Elezioni politiche: Anc rischia un calo di consensi

ULTIMO AGGIORNAMENTO 18:21

Milioni di sudafricani si stanno recando alle urne per le elezioni presidenziali e parlamentari, influenzate da vicende come corruzione e disoccupazione.

Il voto

L'African National Congress (Anc), partito di Nelson Mandela rimasto al potere sin dal 1994, otterrà probabilmente la maggioranza, ma a fatica, come cinque anni fa. L'Anc è stato gravato da ampi scandali di corruzione, mentre il tasso di disoccupazione ha raggiunto il 27 per cento, cosa che crea forte delusione in buona parte dell'elettorato. Il leader dell'Anc, il presidente Cyril Ramaphosa, ha fatto campagna elettorale promettendo di fare pulizia nel partito. Il sito del think tank Council on foreign relations indica che “ipotesi plausibile” che l'Anc ottenga il 56% dei voti.
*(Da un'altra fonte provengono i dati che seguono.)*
## src/rtl/msi_cap_pkg.sv

```systemverilog
package msi_cap_pkg;

    typedef struct packed {
        logic       en;
        logic [2:0] mme;
    } msi_ctrl_t;

    localparam logic [31:0] ADDR_LO_WMASK = 32'hFFFF_FFFC;

    // number of dwords implemented for a given option set
    function automatic logic [2:0] dword_count(input bit a64, input bit pvm);
        return 3'd3 + (a64 ? 3'd1 : 3'd0) + (pvm ? 3'd2 : 3'd0);
    endfunction

    function automatic logic [2:0] data_dword(input bit a64);
        return a64 ? 3'd3 : 3'd2;
    endfunction

    // bit mask covering 2**lg vectors
    function automatic logic [31:0] span_of(input logic [2:0] lg);
        if (lg >= 3'd5) return 32'hFFFF_FFFF;
        return (32'd1 << (32'd1 << lg)) - 32'd1;
    endfunction

    function automatic logic [31:0] lane_mask(input logic [3:0] be);
        logic [31:0] m;
        for (int i = 0; i < 4; i++) m[8*i +: 8] = {8{be[i]}};
        return m;
    endfunction

    function automatic logic [31:0] merge_w(input logic [31:0] old,
                                            input logic [31:0] wd,
                                            input logic [3:0]  be,
                                            input logic [31:0] wmask);
        logic [31:0] m;
        m = lane_mask(be) & wmask;
        return (old & ~m) | (wd & m);
    endfunction

endpackage

```

## src/rtl/msi_ctrl_reg.sv

```systemverilog
module msi_ctrl_reg
    import msi_cap_pkg::*;
#(
    parameter logic [2:0] MMC = 3'd3
) (
    input  logic       clk,
    input  logic       rst,
    input  logic       ctrl_we,
    input  logic       wr_en_bit,
    input  logic [2:0] wr_mme,
    input  logic       cap_hit,
    output msi_ctrl_t  ctrl_q,
    output msi_ctrl_t  ctrl_nxt
);

    always_comb begin
        ctrl_nxt = ctrl_q;
        if (ctrl_we) begin
            ctrl_nxt.en  = wr_en_bit;
            ctrl_nxt.mme = wr_mme;
        end
        // pull an oversized allocation back while enabled
        if (cap_hit && ctrl_nxt.en && (ctrl_nxt.mme > MMC))
            ctrl_nxt.mme = MMC;
    end

    always_ff @(posedge clk) begin
        if (rst) ctrl_q <= '0;
        else     ctrl_q <= ctrl_nxt;
    end

    AST_EN_CLAMPED: assert property (@(posedge clk) disable iff (rst)
        ctrl_q.en |-> (ctrl_q.mme <= MMC)) else $error("allocation above capable while enabled");

endmodule

```

## src/rtl/msi_msg_regs.sv

```systemverilog
module msi_msg_regs
    import msi_cap_pkg::*;
#(
    parameter bit ADDR64 = 1'b1
) (
    input  logic        clk,
    input  logic        rst,
    input  logic        we_lo,
    input  logic        we_hi,
    input  logic        we_data,
    input  logic [3:0]  be,
    input  logic [31:0] wdata,
    output logic [63:0] addr,
    output logic [15:0] data
);

    logic [31:0] lo_q;
    logic [31:0] hi_q;
    logic [15:0] data_q;

    always_ff @(posedge clk) begin
        if (rst) begin
            lo_q   <= '0;
            data_q <= '0;
        end else begin
            if (we_lo) lo_q <= merge_w(lo_q, wdata, be, ADDR_LO_WMASK);
            if (we_data) begin
                if (be[0]) data_q[7:0]  <= wdata[7:0];
                if (be[1]) data_q[15:8] <= wdata[15:8];
            end
        end
    end

    generate
        if (ADDR64) begin : g_hi
            always_ff @(posedge clk) begin
                if (rst)        hi_q <= '0;
                else if (we_hi) hi_q <= merge_w(hi_q, wdata, be, 32'hFFFF_FFFF);
            end
        end else begin : g_no_hi
            assign hi_q = '0;
        end
    endgenerate

    assign addr = {hi_q, lo_q};
    assign data = data_q;

    AST_DATA_HOLD: assert property (@(posedge clk) disable iff (rst)
        (!$past(rst) && !$past(we_data)) |-> $stable(data_q)) else $error("data moved without write");
    AST_ADDR_HOLD: assert property (@(posedge clk) disable iff (rst)
        (!$past(rst) && !$past(we_lo)) |-> $stable(lo_q)) else $error("address moved without write");

endmodule

```

## src/rtl/msi_vec_regs.sv

```systemverilog
module msi_vec_regs
    import msi_cap_pkg::*;
#(
    parameter bit PV_MASK = 1'b1,
    parameter int NUM_VEC = 8
) (
    input  logic               clk,
    input  logic               rst,
    input  logic               we_mask,
    input  logic [3:0]         be,
    input  logic [31:0]        wdata,
    input  logic [NUM_VEC-1:0] pend_set,
    input  logic [NUM_VEC-1:0] pend_clr,
    input  logic               trim,
    input  logic [2:0]         trim_log2,
    output logic [31:0]        mask_q,
    output logic [31:0]        pend_q
);

    localparam logic [2:0]  CAP_LOG2 = 3'($clog2(NUM_VEC));
    localparam logic [31:0] CAP_SPAN = span_of(CAP_LOG2);

    generate
        if (PV_MASK) begin : g_mask
            logic [31:0] set32;
            logic [31:0] clr32;
            logic [31:0] pend_n;

            assign set32 = 32'(pend_set);
            assign clr32 = 32'(pend_clr);

            always_comb begin
                pend_n = (pend_q & ~clr32) | (set32 & CAP_SPAN);
                if (trim) pend_n = pend_n & span_of(trim_log2);
            end

            always_ff @(posedge clk) begin
                if (rst) begin
                    mask_q <= '0;
                    pend_q <= '0;
                end else begin
                    if (we_mask) mask_q <= merge_w(mask_q, wdata, be, CAP_SPAN);
                    pend_q <= pend_n;
                end
            end

            AST_PEND_NO_SPURIOUS: assert property (@(posedge clk) disable iff (rst)
                !$past(rst) |-> ((pend_q & ~$past(pend_q) & ~$past(set32)) == 32'h0)) else $error("pending rose without set");
            AST_PEND_TRIMMED: assert property (@(posedge clk) disable iff (rst)
                (!$past(rst) && $past(trim)) |-> ((pend_q & ~span_of($past(trim_log2))) == 32'h0)) else $error("pending outside allocation");
        end else begin : g_nomask
            assign mask_q = '0;
            assign pend_q = '0;
        end
    endgenerate

endmodule

```

## src/rtl/msi_cap_regfile.sv

```systemverilog
module msi_cap_regfile
    import msi_cap_pkg::*;
#(
    parameter bit ADDR64       = 1'b1,
    parameter bit PER_VEC_MASK = 1'b1,
    parameter int NUM_VEC      = 8
) (
    input  logic               clk,
    input  logic               rst,
    input  logic [2:0]         cfg_idx,
    input  logic               cfg_wr,
    input  logic [3:0]         cfg_be,
    input  logic [31:0]        cfg_wdata,
    output logic [31:0]        cfg_rdata,
    input  logic [NUM_VEC-1:0] pend_set,
    input  logic [NUM_VEC-1:0] pend_clr,
    output logic               msi_en,
    output logic [2:0]         alloc_log2,
    output logic [63:0]        msg_addr,
    output logic [15:0]        msg_data,
    output logic [NUM_VEC-1:0] vec_mask,
    output logic [NUM_VEC-1:0] vec_pend,
    output logic               intx_disable
);

    localparam logic [2:0] MMC     = 3'($clog2(NUM_VEC));
    localparam logic [2:0] DWN     = dword_count(ADDR64, PER_VEC_MASK);
    localparam logic [2:0] DATA_DW = data_dword(ADDR64);
    localparam logic [2:0] MASK_DW = DATA_DW + 3'd1;
    localparam logic [2:0] PEND_DW = DATA_DW + 3'd2;

    logic        in_range;
    logic        hit;
    msi_ctrl_t   ctrl_q;
    msi_ctrl_t   ctrl_nxt;
    logic [31:0] mask_q;
    logic [31:0] pend_q;
    logic [15:0] ctrl_word;

    assign in_range = (cfg_idx < DWN);
    assign hit      = cfg_wr && in_range && (cfg_be != 4'b0000);

    msi_ctrl_reg #(.MMC(MMC)) i_ctrl (
        .clk       (clk),
        .rst       (rst),
        .ctrl_we   (hit && (cfg_idx == 3'd0) && cfg_be[2]),
        .wr_en_bit (cfg_wdata[16]),
        .wr_mme    (cfg_wdata[22:20]),
        .cap_hit   (hit),
        .ctrl_q    (ctrl_q),
        .ctrl_nxt  (ctrl_nxt)
    );

    msi_msg_regs #(.ADDR64(ADDR64)) i_msg (
        .clk     (clk),
        .rst     (rst),
        .we_lo   (hit && (cfg_idx == 3'd1)),
        .we_hi   (hit && ADDR64 && (cfg_idx == 3'd2)),
        .we_data (hit && (cfg_idx == DATA_DW)),
        .be      (cfg_be),
        .wdata   (cfg_wdata),
        .addr    (msg_addr),
        .data    (msg_data)
    );

    msi_vec_regs #(.PV_MASK(PER_VEC_MASK), .NUM_VEC(NUM_VEC)) i_vec (
        .clk       (clk),
        .rst       (rst),
        .we_mask   (hit && (cfg_idx == MASK_DW)),
        .be        (cfg_be),
        .wdata     (cfg_wdata),
        .pend_set  (pend_set),
        .pend_clr  (pend_clr),
        .trim      (hit && ctrl_nxt.en),
        .trim_log2 (ctrl_nxt.mme),
        .mask_q    (mask_q),
        .pend_q    (pend_q)
    );

    assign ctrl_word = {7'b0, 1'(PER_VEC_MASK), 1'(ADDR64), ctrl_q.mme, MMC, ctrl_q.en};

    always_comb begin
        cfg_rdata = '0;
        if (in_range) begin
            if (cfg_idx == 3'd0)                cfg_rdata = {ctrl_word, 16'h0000};
            else if (cfg_idx == 3'd1)           cfg_rdata = msg_addr[31:0];
            else if (ADDR64 && cfg_idx == 3'd2) cfg_rdata = msg_addr[63:32];
            else if (cfg_idx == DATA_DW)        cfg_rdata = {16'h0000, msg_data};
            else if (cfg_idx == MASK_DW)        cfg_rdata = mask_q;
            else if (cfg_idx == PEND_DW)        cfg_rdata = pend_q;
        end
    end

    assign msi_en       = ctrl_q.en;
    assign alloc_log2   = ctrl_q.mme;
    assign intx_disable = ctrl_q.en;
    assign vec_mask     = mask_q[NUM_VEC-1:0];
    assign vec_pend     = pend_q[NUM_VEC-1:0];

endmodule

```

## config.mk

```make
export PLATFORM = sky130hd
export DESIGN_NAME = msi_cap_regfile
export DESIGN_NICKNAME = d
export VERILOG_FILES = /design/src/rtl/msi_cap_pkg.sv /design/src/rtl/msi_ctrl_reg.sv /design/src/rtl/msi_msg_regs.sv /design/src/rtl/msi_vec_regs.sv /design/src/rtl/msi_cap_regfile.sv
export SDC_FILE = /design/constraint.sdc
export NUM_CORES = 1
export LEC_CHECK = 0
export ABC_AREA = 1
export BUFFER_PORTS_ARGS = -buffer_cell sky130_fd_sc_hd__buf_2
export CORE_MARGIN = 2
export CORE_UTILIZATION = 32
export DETAILED_ROUTE_END_ITERATION = 8
export HOLD_SLACK_MARGIN = 0.05
export PLACE_DENSITY = 0.57
export SYNTH_ARGS = -nofsm -noshare
export SYNTH_HDL_FRONTEND = slang
export SYNTH_SLANG_ARGS = --single-unit
```

## constraint.sdc

```tcl
create_clock -name clk -period 2.3 [get_ports clk]
set_input_delay 0.115 -clock clk [delete_from_list [all_inputs] [get_ports clk]]
set_output_delay 0.115 -clock clk [all_outputs]
set_load 0.03 [all_outputs]
```

==> Word level (Yosys, flattened, before mapping) <==
Cells that the tools add are included.
{ "totals": {"register_bits": 148, "latchBits": 0, "ramBits": 0, "rom_bits": 0, "inputBits": 58, "mem_count": 0} }
{ "classes": {"addsub": 1, "mul": 0, "div": 0, "n_lt_le_gt_ge": 3, "n_eq_ne": 5, "shift": 2, "mux": 15, "bitwise": 16, "reduce_logical": 14} }
{ "op_table": {"columns": ["op", "count"], "rows": [
  ["$mux 32", 11],
  ["$and 32x32->32", 7],
  ["$or 32x32->32", 3],
  ["$not 32->32", 2],
  ["$not 8->32", 2],
  ["$and 32x8->32", 1],
  ["$or 32x8->32", 1],
  ["$shl 1x3->32 const A", 1],
  ["$shl 1x32->32 const A", 1],
  ["$sub 32x1->32 const B", 1],
  ["$logic_and 1x1->1", 10],
  ["$eq 3x2->1 const B", 2],
  ["$eq 3x3->1 const B", 2],
  ["$mux 4", 1],
  ["$reduce_and 2->1", 2],
  ["$reduce_bool 4->1", 1],
  ["$eq 3x1->1 const B", 1],
  ["$ge 3x3->1 const B", 1],
  ["$gt 3x2->1 const B", 1],
  ["$logic_not 3->1", 1],
  ["$lt 3x3->1 const B", 1],
  ["$mux 3", 1],
  ["$mux 1", 2]
]} }

==> Logic depth before layout (Yosys ltp) <==
{ "logic_depth": {"ltp_word": 16, "depth_mapped": 14} }

==> Cells and area by module <==
Synthesis repeated with hierarchy kept, for this count alone.
{ "unflattened": {"cells_unflattened": 1008, "area_unflattened_um2": 6387.4} }
{ "by_module_without_submodules": {"columns": ["mod", "n_inst", "cells_per_inst", "area_per_inst_um2", "seq_area_each_um2"], "rows": [
  ["msi_msg_regs", 1, 500, 3213.1, 1561.5],
  ["msi_vec_regs", 1, 207, 1644.1, 800.8],
  ["msi_cap_regfile", 1, 274, 1328.8, 0.0],
  ["msi_ctrl_reg", 1, 27, 201.4, 80.1]
]} }

==> Worst setup path after synthesis <==
No wires, ideal clock.
{ "synth_path": {"kind": "input-to-reg", "from": "in cfg_be[0]", "to": "reg i_vec.pend_q[2]", "setup_time_ps": 115, "t_arrival_ps": 1527, "slack_ps": 657, "path_stages": 13, "path_buffers": 0, "path_cell_list": "nor2_1 > nand2_1 > nand2_2 > o21ai_0 > nand2_2 > inv_2 > nor2_4 > nand2_1 > ha_1 > nand2_1 > nand2_1 > o21ai_0 > inv_1"} }
{ "synth_between": {"elab_chain_cells": 15, "word_cells_on_any_way": 19, "classes_between": "add/sub (1); order compare (2); shift (2); mux (7); bitwise (1); reduce/logical (6)"} }
{ "synth_lines": {"columns": ["element", "line", "text"], "rows": [
  ["from (decl)", "msi_cap_regfile.sv:12", "input logic [3:0] cfg_be,"],
  ["$reduce_bool 4->1 (*)", "msi_cap_regfile.sv:41", "assign hit = cfg_wr && in_range && (cfg_be != 4'b0000);"],
  ["$logic_and 1x1->1 (*)", "msi_cap_regfile.sv:41", null],
  ["$logic_and 1x1->1 (2 in series)", "msi_cap_regfile.sv:46", ".ctrl_we (hit && (cfg_idx == 3'd0) && cfg_be[2]),"],
  ["$mux 4", "msi_ctrl_reg.sv:18", "if (ctrl_we) begin"],
  ["$gt 3x2->1 or $logic_and 1x1->1 (tied branches)", "msi_ctrl_reg.sv:23, msi_cap_regfile.sv:74", null],
  ["$logic_and 1x1->1", "msi_ctrl_reg.sv:23", "if (cap_hit && ctrl_nxt.en && (ctrl_nxt.mme > MMC))"],
  ["$mux 3", "msi_ctrl_reg.sv:23", null],
  ["$shl 1x3->32 or $ge 3x3->1 (tied branches)", "msi_cap_pkg.sv:22, msi_cap_pkg.sv:21", null],
  ["$shl 1x32->32 or $mux 1 (tied branches)", "msi_cap_pkg.sv:22, msi_cap_pkg.sv:21", null],
  ["$sub 32x1->32 or $mux 1 (tied branches)", "msi_cap_pkg.sv:22, msi_vec_regs.sv:34", null],
  ["$mux 32", "msi_cap_pkg.sv:22", "return (32'd1 << (32'd1 << lg)) - 32'd1;"],
  ["$mux 32", "msi_vec_regs.sv:34", "if (trim) pend_n = pend_n & span_of(trim_log2);"],
  ["$and 32x32->32", "msi_vec_regs.sv:34", null],
  ["$mux 32 (*)", "msi_vec_regs.sv:34", null],
  ["to (signal assigned)", "msi_vec_regs.sv:43", "pend_q <= pend_n;"],
  ["to (decl)", "msi_vec_regs.sv:17", "output logic [31:0] pend_q"]
]} }
Every way passes the cells marked *; elsewhere a longest branch is shown, timed or not. The select of a mux whose other input is x is not followed.
A chain may end at the register's enable or synchronous reset.

==> Worst setup path after layout <==
{ "layout_path": {"from": "in cfg_idx[0]", "to": "out cfg_rdata[3]"} }
{ "layout_between": {"elab_chain_cells": 8, "word_cells_on_any_way": 14, "classes_between": "order compare (1); eq/ne (5); mux (7); reduce/logical (1)"} }
{ "layout_lines": {"columns": ["element", "line", "text"], "rows": [
  ["from (decl)", "msi_cap_regfile.sv:10", "input logic [2:0] cfg_idx,"],
  ["$eq 3x3->1", "msi_cap_regfile.sv:90", "else if (cfg_idx == PEND_DW) cfg_rdata = pend_q;"],
  ["$mux 32", "msi_cap_regfile.sv:90", null],
  ["$mux 32", "msi_cap_regfile.sv:89", "else if (cfg_idx == MASK_DW) cfg_rdata = mask_q;"],
  ["$mux 32", "msi_cap_regfile.sv:88", "else if (cfg_idx == DATA_DW) cfg_rdata = {16'h0000, msg_data};"],
  ["$mux 32", "msi_cap_regfile.sv:87", "else if (ADDR64 && cfg_idx == 3'd2) cfg_rdata = msg_addr[63:32];"],
  ["$mux 32", "msi_cap_regfile.sv:86", "else if (cfg_idx == 3'd1) cfg_rdata = msg_addr[31:0];"],
  ["$mux 32", "msi_cap_regfile.sv:85", "if (cfg_idx == 3'd0) cfg_rdata = {ctrl_word, 16'h0000};"],
  ["$mux 32 (*)", "msi_cap_regfile.sv:84", "if (in_range) begin"],
  ["to (decl)", "msi_cap_regfile.sv:14", "output logic [31:0] cfg_rdata,"]
]} }
Every way passes the cells marked *; elsewhere a longest branch is shown, timed or not.

==> metrics <==
initial antenna violation count=0; Worst-path clk slew=50 ps; height of the die=133 um; Final Hold Fails=0; total die area=17,600 sq um; Yosys top cell by area=dfxtp_1; Setup Skew=5.99 ps; dpl ws=352 ps; Arr. time, crit path=1640 ps; setup TNS=0 ps; vias in the first global route=5,232; CTS tree=done; minimum clock period=1760 ps; Synth area leaders=dfxtp_1, nor2_1, o21ai_0; CTS H-tree lvls=4; first drt pass iteration count=5; DR vias/cell=4.66; Final Instance Area=7410 sq um; Antenna Violating Nets Remaining=0; top_reg_cell synth=dfxtp_1; maximum VDD drop=0.511 mV; starting density of the core=32.3%; Hold Crit Class=input port to flop; relative slew slack=60.4%; DP HPWL=13,000 um; Synth cell types=37; Final GP Congestion=0.848; Max FO, Critical Path=16; Final #Nets=1,021; cell row count=47; grt total ovfl=0; drt initial violations=222; first-pass GRT wire length=28,200 um; worst-case clock buffer depth=2; Die Wd=133 um; Placed Area=6420 sq um; number of clock buffers inserted by TritonCTS=17; Worst Path Required=2180 ps; status=finished, final reports clean; GRT Resource Usage Total=20.6%; share of the synthesized area in the top cell type=46.1%; number of flops mapped to enable cells by yosys=0; number of remaining DRC errors=0; met2 wire len=8350 um; Slew @ Worst Pin=594 ps; Routed WL=18,000 um; IO Pins=191; register area share after synthesis=46.1%; largest net degree at the start of global routing=44; Final Setup Violations=0; unrepaired setup endpoints after global routing=no; CTS sink cnt=122; layout cell share with drive strength beyond 1=28.4%; Post-Syn Instances=731; synthesized flop and latch total=122; Worst Setup Start Kind=input port; DR vias=5,562; Post-CTS Setup Repair Bufs=0; CP endpoint kind=output pin; DR top layer=met4; fin. max-slew vios=0; pwr dens=709 nW/um^2; count leader, synth=nor2_1; Mean Syn Cell Area=7.25 sq um; Post-Route M1 WL=8230 um; Worst Slack Setup Final=543 ps; final period utilization=76.4%; asr flop ratio synth=0%; core footprint=16,400 sq um; most frequent cells after synthesis=nor2_1, dfxtp_1, o21ai_0; wire length per cell=15.1 um; Max-Cap Viols=0; WHS=65.5 ps; crit path kind=input port to output pin; IO Port Bufs=188; FMAX=569 MHz; Yosys warnings=0; # diodes=0; Clock Tree Root=clkbuf_16; met3 WL=1090 um; area grow syn2layout=39.9%; Static Leak=3.54 nW; Mapped Area=5300 sq um; Worst-Skew Late Latency=410 ps
==> critical path, stage by stage <==
cell     delay (ps)
buf_2           110
inv_1            80
nor2_1          120
nand2_1          80
inv_1           450
nand2_1         190
a41oi_1         270
buf_2           240
==> cell families (layout without fill, tap and decap cells) <==
group           count (synthesis)  in the layout  share of synthesized area [%]
compound gates                181            181                           19.2
fa+ha+maj                       1              1                          0.236
buf+inv                       108            350                           8.79
flops                         122            122                           46.1
other cells                     2              3                          0.142
simple gates                  317            317                           25.5
==> stage by stage <==
stage / cells / power [W] / util (%)
2_1_floorplan: 732 / 0.00256 / -
4_1_cts: 1194 / 0.00529 / 45.2
6_report: 1194 / 0.00526 / 45.2
5_1_grt: 1194 / 0.00544 / 45.2
3_5_place_dp: 1119 / 0.00275 / 39.2
3_3_place_gp: 1119 / 0.00275 / 39.2
==> cell usage in the layout (no fill, tap or decap), drive strengths merged <==
cell type,count
a221oi,3
a211oi,2
a22oi,5
a21boi,4
clkinvlp,2
dfxtp,122
clkinv,6
nand3,11
nor2,223
nor3,1
o211ai,8
clkbuf,23
nand4,2
a21oi,35
conb,3
a31oi,3
nand2,79
a32oi,3
ha,1
nand3b,1
o22ai,5
dlygate4sd3,44
a41oi,3
bufinv,1
o21ai,107
o21bai,3
buf,200
inv,74
==> path summary, 6_finish.rpt <==
check                                                   start                            end  slack [ps]  cells past startpoint
worst min-delay path                              pend_set[7]     i_vec.pend_q[7]$_SDFF_PP0_          70                      4
worst max register to register     i_vec.pend_q[0]$_SDFF_PP0_     i_vec.pend_q[0]$_SDFF_PP0_         570                      4
worst max-delay path                               cfg_idx[0]                   cfg_rdata[3]         540                      8
worst min register to register  i_vec.pend_q[17]$_SDFFE_PP0P_  i_vec.pend_q[17]$_SDFFE_PP0P_         430                      2
==> layout make-up <==
cell class / instances / area (sq um)
clock buffer: 23 / 478
clock inverter: 8 / 70.1
fill: 1676 / 8990
multi-input combinational: 502 / 2390
inverter: 75 / 282
tap: 220 / 275
sequential: 122 / 2440
timing repair buffer: 244 / 1470
==> layer usage <==
layer / global-route usage [%] / up-vias
li1: - / 2812
met1: 26.6 / 2530
met2: 33.6 / 198
met3: 5.25 / 22
met4: 6.57 / 0
met5: 0 / -
==> what timing repair did <==
item,CTS,global route
gates resized for setup,0,0
hold buffers,44,0
endpoints found under the hold margin,96,0
==> report_power, final <==
| part | switching, W | total (W) | internal [W] | leakage [nW] |
|---|---|---|---|---|
| sequential | 0.0000304 | 0.00218 | 0.00215 | 0.987 |
| clock | 0.000941 | 0.00249 | 0.00155 | 0.269 |
| combinational | 0.000383 | 0.000580 | 0.000196 | 2.28 |
Power figures use the tool's default switching activity.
Il resto dovrebbe perdersi fra la quarantina di altre formazioni in lizza per queste elezioni a turno unico in cui i consensi ottenuti dai partiti si traducono in seggi in parlamento che poi elegge presidente il capolista del partito vincitore. 

In calo

Nel 2014 l'Anc ha ottenuto il 62% di suffragi, in calo rispetto al 2009 e ben al di sotto del 69% del 2004, miglior risultato in assoluto per la formazione allora guidata da Thabo Mbeki. Anc ha anche perso terreno a livello locale, come dimostrato dai risultati delle amministrative del 2016, quando ha perso il controllo di città chiave. Il partito, tuttavia, può ancora contare su un buon serbatoio di voti e sulla sua grande capacità di organizzazione. Ad Alexandra – riporta il Guardian – dozzine di persone hanno circondanto i dirigenti del partito fondato da Mandela e verificato che i loro nomi fossero presenti nelle liste elettorali. “Vogliamo che le cose migliorino per i nostri figli e nipoti – ha detto un elettore – l'Anc non è perfetto ma ha fatto tanto per noi. Se non diamo fiducia a Cyril (Ramaphosa ndr) chi ci dice che la situazione migliorerà?“. Il partito ha dovuto fare i conti anche con le divisioni interne, in particolare quando nel 2017 ha dovuto attuare la promessa di redistribuzione dei terreni agricoli più produttivi, per la maggior parte di proprietà dei bianchi (10% della popolazione). La corrente di sinistra dell'Anc, insieme al Fep, ha spinto per adottare misure radicali.